Microbiotaphilic Reset Diet - A High-fiber Diet for Immune System Health

If you live with allergies, are susceptible to illness or manage autoimmune disease, increase your consumption of the fiber that naturally occurs in unprocessed plant foods. The health of the barrier that keeps undigested food and pathogens out of your bloodstream, a crucial part of a healthy immune system, requires a diet containing bountiful fiber. Here's how: a healthy immune system = healthy gut (A=B); a healthy gut = high-fiber diet (B=C); and as a result, healthy immune system = high fiber diet (A=C).
Healthy immune system = high fiber diet

The large intestine is lined with mucous. Yep – gross, slimy mucous. Not that many years ago, alternative health practitioners viewed this mucous warily, and “treatments” such as colonics and various “cleanses” to reduce intestinal mucous were promoted to cure various ills. Thankfully mucous is now recognized for is essential role in preventing “leaky gut,” the condition where pathogens or undigested food escape from the large intestine and leak into the bloodstream. Leaky gut is a big problem for the immune system, and a healthy mucousal lining is part of your body’s natural defenses against a leaky gut.

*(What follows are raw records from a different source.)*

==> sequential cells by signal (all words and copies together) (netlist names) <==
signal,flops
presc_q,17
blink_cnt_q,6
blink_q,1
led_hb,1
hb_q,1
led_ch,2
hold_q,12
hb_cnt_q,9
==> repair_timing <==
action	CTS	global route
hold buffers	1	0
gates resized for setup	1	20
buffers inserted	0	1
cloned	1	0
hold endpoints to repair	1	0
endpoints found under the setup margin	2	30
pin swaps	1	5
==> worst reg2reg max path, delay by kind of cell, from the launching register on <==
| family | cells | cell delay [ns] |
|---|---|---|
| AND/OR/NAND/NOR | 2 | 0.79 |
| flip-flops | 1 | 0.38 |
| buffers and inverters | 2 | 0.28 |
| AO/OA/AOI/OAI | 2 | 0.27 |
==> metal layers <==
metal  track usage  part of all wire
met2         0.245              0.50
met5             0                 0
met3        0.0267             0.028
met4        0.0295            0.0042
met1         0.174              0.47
**config.mk**
```make
export PLATFORM = sky130hd
export DESIGN_NAME = seq_mult_n
export DESIGN_NICKNAME = d
export VERILOG_FILES = /design/src/rtl/mult_pkg.sv /design/src/rtl/add_sub_n.sv /design/src/rtl/seq_mult_n.sv
export SDC_FILE = /design/constraint.sdc
export NUM_CORES = 1
export LEC_CHECK = 0
export BUFFER_PORTS_ARGS = -buffer_cell sky130_fd_sc_hd__buf_2
export CORE_MARGIN = 1
export CORE_UTILIZATION = 28
export CTS_BUF_LIST = sky130_fd_sc_hd__clkbuf_16
export CTS_CLUSTER_DIAMETER = 50
export DETAILED_ROUTE_END_ITERATION = 10
export SYNTH_ARGS = -nofsm -noshare
export SYNTH_HDL_FRONTEND = slang
export SYNTH_HIERARCHICAL = 1
export SYNTH_SLANG_ARGS = --single-unit
```
**constraint.sdc**
```tcl
create_clock -name Clk -period 8.73 [get_ports Clk]
set_input_delay 0.873 -clock Clk [delete_from_list [all_inputs] [get_ports Clk]]
set_output_delay 0.873 -clock Clk [all_outputs]
set_load 0.01 [all_outputs]
```
`src/rtl/vga_timing_pkg.sv`:
```
`default_nettype none
// ============================================================================
// Module      : vga_timing_pkg
// Description : Shared VGA timing defaults, counter geometry and FSM state
//               encodings for the sync receiver and generator-side logic.
// Revision    : 1.0 - initial release
// ============================================================================
package vga_timing_pkg;

    localparam int c_hTotalDefault     = 800;
    localparam int c_hSyncLenDefault   = 96;
    localparam int c_vTotalDefault     = 525;
    localparam int c_vSyncLenDefault   = 6;
    localparam int c_lockFramesDefault = 2;

    localparam int c_cntWidth = 12;
    localparam logic [c_cntWidth-1:0] c_cntMax = '1;

    localparam logic [1:0] c_stSearch = 2'd0;
    localparam logic [1:0] c_stTrack  = 2'd1;
    localparam logic [1:0] c_stLocked = 2'd2;

    // Position counters stop at all-ones instead of wrapping.
    function automatic logic [c_cntWidth-1:0] satInc(input logic [c_cntWidth-1:0] value);
        return (value == c_cntMax) ? value : value + 1'b1;
    endfunction

endpackage
`default_nettype wire

```
`src/rtl/sync_edge_detect.sv`:
```
`default_nettype none
// ============================================================================
// Module      : sync_edge_detect
// Description : Two-flop synchronizer followed by a registered edge detector.
// Revision    : 1.0 - initial release
// ============================================================================
module sync_edge_detect (
    input  logic clk,
    input  logic rstN,
    input  logic syncIn,
    output logic rise,
    output logic fall,
    output logic level
);

    logic r_meta;
    logic r_sync;
    logic r_prev;
    logic r_rise;
    logic r_fall;

    // Input edge reaches rise/fall after the third clock edge.
    always_ff @(posedge clk or negedge rstN) begin
        if (!rstN) begin
            r_meta <= 1'b0;
            r_sync <= 1'b0;
            r_prev <= 1'b0;
            r_rise <= 1'b0;
            r_fall <= 1'b0;
        end else begin
            r_meta <= syncIn;
            r_sync <= r_meta;
            r_prev <= r_sync;
            r_rise <= r_sync & ~r_prev;
            r_fall <= ~r_sync & r_prev;
        end
    end

    assign rise  = r_rise;
    assign fall  = r_fall;
    assign level = r_prev;

endmodule
`default_nettype wire

```
`src/rtl/sync_receiver.sv`:
```
`default_nettype none
// ============================================================================
// Module      : sync_receiver
// Description : Recovers pixel/line position from external h/v sync and
//               tracks timing lock through a SEARCH/TRACK/LOCKED FSM.
// Revision    : 1.0 - initial release
// ============================================================================
module sync_receiver
    import vga_timing_pkg::*;
#(
    parameter int H_TOTAL     = c_hTotalDefault,
    parameter int H_SYNC_LEN  = c_hSyncLenDefault,
    parameter int V_TOTAL     = c_vTotalDefault,
    parameter int V_SYNC_LEN  = c_vSyncLenDefault,
    parameter int LOCK_FRAMES = c_lockFramesDefault
) (
    input  logic                  clk,
    input  logic                  rstN,
    input  logic                  horzSyncIn,
    input  logic                  vertSyncIn,
    output logic [c_cntWidth-1:0] horzCount,
    output logic [c_cntWidth-1:0] vertCount,
    output logic                  locked,
    output logic                  frameStart,
    output logic                  syncError
);

    localparam int c_goodW = (LOCK_FRAMES < 2) ? 1 : $clog2(LOCK_FRAMES + 1);

    localparam logic [c_cntWidth-1:0] c_hLast     = c_cntWidth'(H_TOTAL - 1);
    localparam logic [c_cntWidth-1:0] c_hSyncLast = c_cntWidth'(H_SYNC_LEN - 1);
    localparam logic [c_cntWidth-1:0] c_vLast     = c_cntWidth'(V_TOTAL - 1);
    localparam logic [c_cntWidth-1:0] c_vSyncLast = c_cntWidth'(V_SYNC_LEN - 1);
    localparam logic [c_goodW-1:0]    c_lockGoal  = c_goodW'(LOCK_FRAMES);

    logic                  w_hRise;
    logic                  w_hFall;
    logic                  w_vRise;
    logic                  w_vFall;
    logic [1:0]            w_unusedLevels;

    logic [c_cntWidth-1:0] r_horzCount;
    logic [c_cntWidth-1:0] r_vertCount;
    logic [1:0]            r_state;
    logic [c_goodW-1:0]    r_goodCnt;
    logic                  r_hExempt;
    logic                  r_syncError;

    logic                  w_lineErr;
    logic                  w_hWidthErr;
    logic                  w_frameErr;
    logic                  w_vWidthErr;
    logic                  w_timeoutErr;
    logic                  w_checkFail;
    logic [c_goodW-1:0]    w_goodNext;

    sync_edge_detect u_horzSync (
        .clk    (clk),
        .rstN   (rstN),
        .syncIn (horzSyncIn),
        .rise   (w_hRise),
        .fall   (w_hFall),
        .level  (w_unusedLevels[0])
    );

    sync_edge_detect u_vertSync (
        .clk    (clk),
        .rstN   (rstN),
        .syncIn (vertSyncIn),
        .rise   (w_vRise),
        .fall   (w_vFall),
        .level  (w_unusedLevels[1])
    );

    always_ff @(posedge clk or negedge rstN) begin
        if (!rstN) begin
            r_horzCount <= '0;
            r_vertCount <= '0;
        end else begin
            r_horzCount <= w_hRise ? '0 : satInc(r_horzCount);
            if (w_vRise) begin
                r_vertCount <= '0;
            end else if (w_hRise) begin
                r_vertCount <= satInc(r_vertCount);
            end
        end
    end

    // A missing hsync shows up as a saturated pixel counter.
    always_comb begin
        w_lineErr    = w_hRise && !r_hExempt && (r_horzCount != c_hLast);
        w_hWidthErr  = w_hFall && (r_horzCount != c_hSyncLast);
        w_frameErr   = w_vRise && (r_state != c_stSearch) && (r_vertCount != c_vLast);
        w_vWidthErr  = w_vFall && (r_vertCount != c_vSyncLast);
        w_timeoutErr = (r_horzCount == c_cntMax);
        w_checkFail  = w_lineErr | w_hWidthErr | w_frameErr | w_vWidthErr | w_timeoutErr;
        w_goodNext   = r_goodCnt + c_goodW'(1);
    end

    always_ff @(posedge clk or negedge rstN) begin
        if (!rstN) begin
            r_state     <= c_stSearch;
            r_goodCnt   <= '0;
            r_hExempt   <= 1'b1;
            r_syncError <= 1'b0;
        end else begin
            r_syncError <= 1'b0;
            if (w_checkFail && (r_state != c_stSearch)) begin
                r_state     <= c_stSearch;
                r_goodCnt   <= '0;
                r_hExempt   <= 1'b1;
                r_syncError <= 1'b1;
            end else begin
                if (w_hRise) begin
                    r_hExempt <= 1'b0;
                end
                case (r_state)
                    c_stSearch: begin
                        if (w_vRise) begin
                            r_state   <= c_stTrack;
                            r_goodCnt <= '0;
                        end
                    end
                    c_stTrack: begin
                        if (w_vRise) begin
                            r_goodCnt <= w_goodNext;
                            if (w_goodNext >= c_lockGoal) begin
                                r_state <= c_stLocked;
                            end
                        end
                    end
                    c_stLocked: begin
                        r_state <= c_stLocked;
                    end
                    default: begin
                        r_state <= c_stSearch;
                    end
                endcase
            end
        end
    end

    assign horzCount  = r_horzCount;
    assign vertCount  = r_vertCount;
    assign locked     = (r_state == c_stLocked);
    assign frameStart = w_vRise;
    assign syncError  = r_syncError;

endmodule
`default_nettype wire
```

What does mucous have to do with fiber consumption? In the absence of  adequate fiber (food for the intestinal microbes), intestinal microbes eat the mucous. And when the desperately hungry microbes eat the mucousal lining, that lining is damaged. When the mucousal lining is devoured and damaged, the poop in your large intestine is more likely to leak into your bloodstream and send your immune system into a panic response. Depending on the individual’s microbiota, the immune system alarm bells may indicate a weakened immune system (more susceptible to illness) or a hypervigilant immune system that’s more susceptible to autoimmune disease.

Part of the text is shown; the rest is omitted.